Secondly, for the rest of the nitrosamines (such as NDMA, NDEA etc. ) what would be the criteria in Varenicline formulation ? Thank you very much in advance.
Based on ICH M7 ( and EMA recommendations), we could use method to justify omission from specification and for these methods we should work with methods with LOQ at or below 10% of the acceptable limit. In the Varenicline case, 10% of AL would be 3.7ppm.
If you need to follow FDA, the recommended LOQ would be LOQ at or below 0.03ppm (much more stringent than ICH M7 and EMA’s recommendation).

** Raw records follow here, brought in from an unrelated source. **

<file path="src/rtl/sample_acc_pkg.sv">
// -----------------------------------------------------------------------------
// sample_acc_pkg
// Shared definitions for the signed accumulate-and-saturate stage:
//   - default width / depth constants
//   - FSM state encoding
//   - sat(): clamps a wide signed value into a narrower signed range and
//     reports whether clipping occurred
// -----------------------------------------------------------------------------
package sample_acc_pkg;

   localparam int DIN_WIDTH_DEF   = 11;
   localparam int ACC_WIDTH_DEF   = 24;
   localparam int DOUT_WIDTH_DEF  = 12;
   localparam int N_TERMS_DEF     = 16;
   localparam int MUL_LATENCY_DEF = 2;

   // sat() works on a fixed wide container so one function serves any
   // ACC_WIDTH / DOUT_WIDTH combination up to this width.
   localparam int SAT_W = 64;

   typedef enum logic [0:0] {
      S_IDLE = 1'b0,
      S_ACC  = 1'b1
   } acc_state_e;

   typedef struct packed {
      logic signed [SAT_W-1:0] value;
      logic                    clip;
   } sat_res_t;

   // Clamp val to [-2^(dout_w-1), 2^(dout_w-1)-1]. The caller keeps the low
   // dout_w bits of .value, which are exact once the clamp has been applied.
   function automatic sat_res_t sat(input logic signed [SAT_W-1:0] val,
                                    input int                      dout_w);
      logic signed [SAT_W-1:0] max_v;
      logic signed [SAT_W-1:0] min_v;
      sat_res_t                res;
      max_v = (64'sd1 <<< (dout_w - 1)) - 64'sd1;
      min_v = ~max_v;
      if (val > max_v) begin
         res.value = max_v;
         res.clip  = 1'b1;
      end else if (val < min_v) begin
         res.value = min_v;
         res.clip  = 1'b1;
      end else begin
         res.value = val;
         res.clip  = 1'b0;
      end
      return res;
   endfunction

endpackage

</file>
<file path="src/rtl/sample_acc_vld_dly.sv">
// -----------------------------------------------------------------------------
// sample_acc_vld_dly
// Shift register that carries the {valid, last} operand tags alongside the
// multiplier pipeline so the tail lines up with the product on din.
// Advances only while en_i is high, so it freezes together with the
// multiplier.
//
// Ports
//   clk      rising-edge clock
//   clr_n_i  synchronous active-low clear of all stages
//   en_i     shift enable (multiplier ce)
//   valid_i  operand pair presented this cycle
//   last_i   final term of the vector (qualified by valid_i)
//   valid_o  tail valid, aligned with the product
//   last_o   tail last, aligned with the product
// -----------------------------------------------------------------------------
module sample_acc_vld_dly #(
   parameter int LATENCY = 2
) (
   input  logic clk,
   input  logic clr_n_i,
   input  logic en_i,
   input  logic valid_i,
   input  logic last_i,
   output logic valid_o,
   output logic last_o
);

   logic [LATENCY-1:0] valid_q;
   logic [LATENCY-1:0] last_q;

   always_ff @(posedge clk) begin
      if (!clr_n_i) begin
         valid_q <= '0;
         last_q  <= '0;
      end else if (en_i) begin
         valid_q[0] <= valid_i;
         // last is meaningless without valid; masking here keeps the tail
         // clean so downstream never has to re-qualify it
         last_q[0]  <= last_i & valid_i;
         for (int i = 1; i < LATENCY; i++) begin
            valid_q[i] <= valid_q[i-1];
            last_q[i]  <= last_q[i-1];
         end
      end
   end

   assign valid_o = valid_q[LATENCY-1];
   assign last_o  = last_q[LATENCY-1];

endmodule

</file>
<file path="src/rtl/sample_acc_sat.sv">
// -----------------------------------------------------------------------------
// sample_acc_sat
// Sums a vector of signed products from the upstream multiplier into a dot
// product, saturates it to DOUT_WIDTH and presents it on a valid/ready port.
// Owns the multiplier ce so output backpressure stalls multiplier, tag delay
// line and accumulator together.
//
// State table
//   state  | meaning
//   S_IDLE | no partial sum; next valid term starts a new vector
//   S_ACC  | partial sum in acc_q, cnt_q terms accumulated so far
//
// Ports
//   clk         rising-edge clock
//   reset       synchronous active-low reset
//   in_valid    operand pair presented to the multiplier this cycle
//   in_last     final term of the vector (qualified by in_valid)
//   din         signed product from the multiplier
//   ce_out      multiplier ce / upstream ready (combinational from dout_ready)
//   dout        saturated dot-product result
//   dout_valid  dout holds an unconsumed result
//   dout_ready  downstream accepts dout
//   overflow    current dout was clipped
//   len_err     current dout was force-closed at N_TERMS without in_last
// -----------------------------------------------------------------------------
module sample_acc_sat
   import sample_acc_pkg::*;
#(
   parameter int DIN_WIDTH   = DIN_WIDTH_DEF,
   parameter int ACC_WIDTH   = ACC_WIDTH_DEF,
   parameter int DOUT_WIDTH  = DOUT_WIDTH_DEF,
   parameter int N_TERMS     = N_TERMS_DEF,
   parameter int MUL_LATENCY = MUL_LATENCY_DEF
) (
   input  logic                         clk,
   input  logic                         reset,
   input  logic                         in_valid,
   input  logic                         in_last,
   input  logic signed [DIN_WIDTH-1:0]  din,
   output logic                         ce_out,
   output logic signed [DOUT_WIDTH-1:0] dout,
   output logic                         dout_valid,
   input  logic                         dout_ready,
   output logic                         overflow,
   output logic                         len_err
);

   // Wide enough to hold N_TERMS itself, not just N_TERMS-1.
   localparam int              CNT_W   = $clog2(N_TERMS + 1);
   localparam logic [CNT_W-1:0] CNT_MAX = CNT_W'(N_TERMS);

   acc_state_e                  state_q, state_d;
   logic signed [ACC_WIDTH-1:0] acc_q, acc_d;
   logic [CNT_W-1:0]            cnt_q, cnt_d;

   logic signed [DOUT_WIDTH-1:0] dout_q, dout_d;
   logic                         dout_valid_q, dout_valid_d;
   logic                         overflow_q, overflow_d;
   logic                         len_err_q, len_err_d;

   logic                         t_valid;
   logic                         t_last;
   logic                         take;
   logic                         close;
   logic signed [ACC_WIDTH-1:0]  din_ext;
   logic signed [ACC_WIDTH-1:0]  acc_sum;
   logic [CNT_W-1:0]             cnt_sum;
   sat_res_t                     sat_r;
   logic                         unused_sat_hi;

   assign ce_out = ~dout_valid_q | dout_ready;

   sample_acc_vld_dly #(
      .LATENCY (MUL_LATENCY)
   ) u_vld_dly (
      .clk     (clk),
      .clr_n_i (reset),
      .en_i    (ce_out),
      .valid_i (in_valid),
      .last_i  (in_last),
      .valid_o (t_valid),
      .last_o  (t_last)
   );

   // Sum and count as they will be after the tail term is absorbed; the
   // close decision and the saturated result both use these, so the closing
   // term is always included.
   assign din_ext = ACC_WIDTH'(din);
   assign acc_sum = (state_q == S_IDLE) ? din_ext : acc_q + din_ext;
   assign cnt_sum = (state_q == S_IDLE) ? CNT_W'(1) : cnt_q + CNT_W'(1);

   assign take  = ce_out & t_valid;
   assign close = take & (t_last | (cnt_sum == CNT_MAX));

   assign sat_r         = sat(SAT_W'(acc_sum), DOUT_WIDTH);
   assign unused_sat_hi = ^sat_r.value[SAT_W-1:DOUT_WIDTH];

   always_comb begin
      state_d      = state_q;
      acc_d        = acc_q;
      cnt_d        = cnt_q;
      dout_d       = dout_q;
      overflow_d   = overflow_q;
      len_err_d    = len_err_q;
      // A consumed result drops valid; a close on the same edge re-raises it
      // below, which is what makes back-to-back results bubble-free.
      dout_valid_d = dout_valid_q & ~dout_ready;

      if (take) begin
         if (close) begin
            state_d      = S_IDLE;
            acc_d        = '0;
            cnt_d        = '0;
            dout_d       = sat_r.value[DOUT_WIDTH-1:0];
            dout_valid_d = 1'b1;
            overflow_d   = sat_r.clip;
            len_err_d    = ~t_last;
         end else begin
            state_d = S_ACC;
            acc_d   = acc_sum;
            cnt_d   = cnt_sum;
         end
      end
   end

   always_ff @(posedge clk) begin
      if (!reset) begin
         state_q      <= S_IDLE;
         acc_q        <= '0;
         cnt_q        <= '0;
         dout_q       <= '0;
         dout_valid_q <= 1'b0;
         overflow_q   <= 1'b0;
         len_err_q    <= 1'b0;
      end else begin
         state_q      <= state_d;
         acc_q        <= acc_d;
         cnt_q        <= cnt_d;
         dout_q       <= dout_d;
         dout_valid_q <= dout_valid_d;
         overflow_q   <= overflow_d;
         len_err_q    <= len_err_d;
      end
   end

   assign dout       = dout_q;
   assign dout_valid = dout_valid_q;
   assign overflow   = overflow_q;
   assign len_err    = len_err_q;

endmodule

</file>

Thank you for your reply. Do you mean to say that ICH M7 (and EMA recommendations) acceptable limit for Varenicline case is 3.7 ppm (3700 ppb) and for FDA 0.03 ppm (30ppb)? How two different regulatory bodies would have 123 times difference in the LOQ requirements?? Please correct me if I am wrong.
No… Based on ICH M7 and EMA recommendations the SENSITIVITY requirement (LOQ) should be at or below the acceptable limit (37ppm considering 1mg/day as MDD). In case you use the method to justify omission from specifications, the ICH M7 and EMA suggest LOQ at or below 10% of acceptable limit (3.7ppm). Sent you a private message. Tks for the discussion!
The Boiling Point of Varenicline is about 400°C. In my search I did not find the boiling point of Varenicline N-Nitroso Impurity, but we can estimate it will be a little less than 400°C. Basically, the issue to use GC-MS methods is that you might not be able to volatilize the impurity, which would consequently not elute through the column and not be detected. We also know that some GC-MS systems can heat the injector up to 400°C, but the majority of GC columns are not stable at so high temperatures (there are some stable columns up to 400°C). Possible sensitivity issues might also be observed due to the extra column bleeding at high temperature. Thoughts?
Rightly said Amanda @AmandaGuiraldelli , GC MS would be more suitable for volatiles (low boilers), employing GC MS for compounds having boiling point of 400 °C and beyond could give rise to potential degradants/decomposition, artefacts, ghost peaks & column bleed issues.